-- Material for this exercise follows --

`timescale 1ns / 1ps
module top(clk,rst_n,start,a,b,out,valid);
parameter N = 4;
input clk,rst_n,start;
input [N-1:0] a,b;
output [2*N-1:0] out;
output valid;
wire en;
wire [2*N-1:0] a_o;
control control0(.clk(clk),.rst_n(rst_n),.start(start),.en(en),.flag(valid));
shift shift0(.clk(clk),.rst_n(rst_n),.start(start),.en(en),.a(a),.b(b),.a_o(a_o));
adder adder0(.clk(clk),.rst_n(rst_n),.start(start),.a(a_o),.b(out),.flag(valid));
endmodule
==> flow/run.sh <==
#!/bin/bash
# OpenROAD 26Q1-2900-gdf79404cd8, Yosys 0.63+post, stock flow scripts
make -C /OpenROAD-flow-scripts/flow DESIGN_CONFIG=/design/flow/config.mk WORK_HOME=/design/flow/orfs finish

-- Material for this exercise concluded --
-- Material for this exercise follows --

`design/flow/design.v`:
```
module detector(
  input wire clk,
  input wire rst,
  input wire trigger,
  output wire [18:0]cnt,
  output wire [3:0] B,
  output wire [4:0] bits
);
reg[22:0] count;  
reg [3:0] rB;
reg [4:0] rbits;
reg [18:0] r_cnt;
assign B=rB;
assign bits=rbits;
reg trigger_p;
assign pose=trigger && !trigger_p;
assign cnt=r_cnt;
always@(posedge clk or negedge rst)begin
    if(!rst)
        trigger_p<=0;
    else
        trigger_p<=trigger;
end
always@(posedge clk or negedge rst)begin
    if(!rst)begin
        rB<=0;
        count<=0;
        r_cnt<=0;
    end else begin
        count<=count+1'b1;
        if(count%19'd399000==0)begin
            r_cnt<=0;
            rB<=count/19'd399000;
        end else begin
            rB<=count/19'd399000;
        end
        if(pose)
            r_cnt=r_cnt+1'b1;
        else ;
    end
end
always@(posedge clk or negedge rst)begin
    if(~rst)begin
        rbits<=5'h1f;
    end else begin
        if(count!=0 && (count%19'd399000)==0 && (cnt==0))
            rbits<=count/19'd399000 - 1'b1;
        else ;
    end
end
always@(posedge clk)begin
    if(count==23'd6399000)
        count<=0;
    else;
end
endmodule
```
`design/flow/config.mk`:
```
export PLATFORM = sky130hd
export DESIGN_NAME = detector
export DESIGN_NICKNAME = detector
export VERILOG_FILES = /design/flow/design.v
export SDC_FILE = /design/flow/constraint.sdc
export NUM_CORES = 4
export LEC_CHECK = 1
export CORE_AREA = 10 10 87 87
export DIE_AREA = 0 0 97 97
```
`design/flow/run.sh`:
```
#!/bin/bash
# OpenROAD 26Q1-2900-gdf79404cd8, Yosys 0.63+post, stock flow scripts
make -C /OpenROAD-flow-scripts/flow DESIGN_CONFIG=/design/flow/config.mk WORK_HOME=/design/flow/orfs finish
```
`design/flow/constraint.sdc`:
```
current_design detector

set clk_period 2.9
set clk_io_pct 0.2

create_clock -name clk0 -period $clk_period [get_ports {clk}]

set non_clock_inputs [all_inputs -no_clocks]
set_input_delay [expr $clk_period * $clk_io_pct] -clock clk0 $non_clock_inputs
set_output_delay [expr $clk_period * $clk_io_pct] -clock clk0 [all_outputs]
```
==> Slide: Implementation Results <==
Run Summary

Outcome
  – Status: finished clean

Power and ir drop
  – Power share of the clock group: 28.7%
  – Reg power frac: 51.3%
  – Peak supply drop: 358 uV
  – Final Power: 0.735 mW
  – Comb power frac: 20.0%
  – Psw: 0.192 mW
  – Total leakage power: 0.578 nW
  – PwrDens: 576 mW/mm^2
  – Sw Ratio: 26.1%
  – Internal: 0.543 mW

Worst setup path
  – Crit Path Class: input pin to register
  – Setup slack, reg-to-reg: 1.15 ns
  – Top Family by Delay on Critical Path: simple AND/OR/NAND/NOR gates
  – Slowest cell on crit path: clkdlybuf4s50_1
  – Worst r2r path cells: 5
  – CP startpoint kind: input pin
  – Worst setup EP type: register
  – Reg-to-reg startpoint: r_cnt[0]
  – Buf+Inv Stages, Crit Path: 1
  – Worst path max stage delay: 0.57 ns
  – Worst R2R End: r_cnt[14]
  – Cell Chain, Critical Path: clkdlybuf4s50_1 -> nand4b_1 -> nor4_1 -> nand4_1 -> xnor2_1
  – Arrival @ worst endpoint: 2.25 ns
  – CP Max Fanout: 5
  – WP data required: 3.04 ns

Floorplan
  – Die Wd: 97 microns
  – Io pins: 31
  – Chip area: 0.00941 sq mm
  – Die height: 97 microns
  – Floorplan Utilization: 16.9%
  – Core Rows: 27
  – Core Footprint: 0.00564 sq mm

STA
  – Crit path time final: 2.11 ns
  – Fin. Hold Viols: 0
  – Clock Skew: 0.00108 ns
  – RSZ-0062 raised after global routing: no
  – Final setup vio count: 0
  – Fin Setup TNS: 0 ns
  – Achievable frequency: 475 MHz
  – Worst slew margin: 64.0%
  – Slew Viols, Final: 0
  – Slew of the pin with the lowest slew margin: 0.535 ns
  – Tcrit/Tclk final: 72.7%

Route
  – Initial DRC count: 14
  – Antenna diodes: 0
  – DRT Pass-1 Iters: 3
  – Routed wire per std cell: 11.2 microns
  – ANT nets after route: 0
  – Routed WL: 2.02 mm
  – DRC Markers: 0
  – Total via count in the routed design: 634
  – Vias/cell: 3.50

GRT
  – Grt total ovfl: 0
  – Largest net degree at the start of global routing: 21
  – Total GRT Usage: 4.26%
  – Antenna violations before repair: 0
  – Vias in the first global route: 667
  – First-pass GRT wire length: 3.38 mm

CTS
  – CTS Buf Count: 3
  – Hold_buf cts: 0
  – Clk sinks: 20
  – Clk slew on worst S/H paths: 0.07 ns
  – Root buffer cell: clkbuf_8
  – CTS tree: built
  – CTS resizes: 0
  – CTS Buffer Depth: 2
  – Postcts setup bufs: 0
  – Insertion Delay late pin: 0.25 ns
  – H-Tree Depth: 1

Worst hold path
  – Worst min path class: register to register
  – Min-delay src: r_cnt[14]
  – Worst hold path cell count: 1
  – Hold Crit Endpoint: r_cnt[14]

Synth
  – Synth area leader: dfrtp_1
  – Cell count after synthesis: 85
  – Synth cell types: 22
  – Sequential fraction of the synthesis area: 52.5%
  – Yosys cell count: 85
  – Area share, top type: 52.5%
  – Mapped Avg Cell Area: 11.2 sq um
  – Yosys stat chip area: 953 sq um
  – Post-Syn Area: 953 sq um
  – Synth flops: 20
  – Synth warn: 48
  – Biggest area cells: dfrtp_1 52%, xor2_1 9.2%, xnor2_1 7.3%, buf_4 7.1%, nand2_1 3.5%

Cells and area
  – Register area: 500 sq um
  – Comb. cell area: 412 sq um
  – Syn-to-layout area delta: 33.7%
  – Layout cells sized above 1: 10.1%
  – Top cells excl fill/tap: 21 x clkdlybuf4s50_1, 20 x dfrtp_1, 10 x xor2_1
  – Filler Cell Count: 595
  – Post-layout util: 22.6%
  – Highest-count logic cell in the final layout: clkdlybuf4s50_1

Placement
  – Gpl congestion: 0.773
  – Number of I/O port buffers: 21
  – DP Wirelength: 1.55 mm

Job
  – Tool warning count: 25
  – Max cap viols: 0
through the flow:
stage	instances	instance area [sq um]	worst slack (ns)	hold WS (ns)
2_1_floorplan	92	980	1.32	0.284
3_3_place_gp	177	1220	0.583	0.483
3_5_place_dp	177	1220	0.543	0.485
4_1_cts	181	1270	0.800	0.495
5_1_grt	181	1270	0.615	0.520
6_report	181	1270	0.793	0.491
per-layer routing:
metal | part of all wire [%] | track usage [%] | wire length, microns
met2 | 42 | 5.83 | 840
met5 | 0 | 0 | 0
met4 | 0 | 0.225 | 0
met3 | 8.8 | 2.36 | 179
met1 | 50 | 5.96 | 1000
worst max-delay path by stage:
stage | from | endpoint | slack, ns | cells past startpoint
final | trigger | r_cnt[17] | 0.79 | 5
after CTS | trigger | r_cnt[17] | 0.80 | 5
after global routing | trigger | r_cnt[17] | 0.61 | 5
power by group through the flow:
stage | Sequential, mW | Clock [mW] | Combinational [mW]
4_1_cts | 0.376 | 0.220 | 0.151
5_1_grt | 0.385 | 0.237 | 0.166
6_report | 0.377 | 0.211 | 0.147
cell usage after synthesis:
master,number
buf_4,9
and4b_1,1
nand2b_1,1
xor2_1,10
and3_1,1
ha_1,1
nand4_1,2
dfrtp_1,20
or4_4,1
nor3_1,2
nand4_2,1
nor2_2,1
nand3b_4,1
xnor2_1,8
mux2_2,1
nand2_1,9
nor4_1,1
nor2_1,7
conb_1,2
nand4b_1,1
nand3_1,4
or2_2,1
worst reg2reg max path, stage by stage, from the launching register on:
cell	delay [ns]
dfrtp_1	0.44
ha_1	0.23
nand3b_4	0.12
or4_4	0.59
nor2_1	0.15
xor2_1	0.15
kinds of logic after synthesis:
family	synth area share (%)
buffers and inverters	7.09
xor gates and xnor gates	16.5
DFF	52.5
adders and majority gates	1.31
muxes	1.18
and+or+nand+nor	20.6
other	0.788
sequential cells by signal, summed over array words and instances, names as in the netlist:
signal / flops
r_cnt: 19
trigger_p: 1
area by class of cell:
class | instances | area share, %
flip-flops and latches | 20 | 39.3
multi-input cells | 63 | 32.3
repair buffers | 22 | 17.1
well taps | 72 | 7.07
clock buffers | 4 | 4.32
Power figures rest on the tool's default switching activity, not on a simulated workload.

-- Material for this exercise concluded --

Directions for this task: Reproduce the entries above exactly, but only the lines between the line holding "cell types: 22" and the line holding "area delta: 33.7%", inclusive.

Response area:
  – Synth cell types: 22
  – Sequential fraction of the synthesis area: 52.5%
  – Yosys cell count: 85
  – Area share, top type: 52.5%
  – Mapped Avg Cell Area: 11.2 sq um
  – Yosys stat chip area: 953 sq um
  – Post-Syn Area: 953 sq um
  – Synth flops: 20
  – Synth warn: 48
  – Biggest area cells: dfrtp_1 52%, xor2_1 9.2%, xnor2_1 7.3%, buf_4 7.1%, nand2_1 3.5%

Cells and area
  – Register area: 500 sq um
  – Comb. cell area: 412 sq um
  – Syn-to-layout area delta: 33.7%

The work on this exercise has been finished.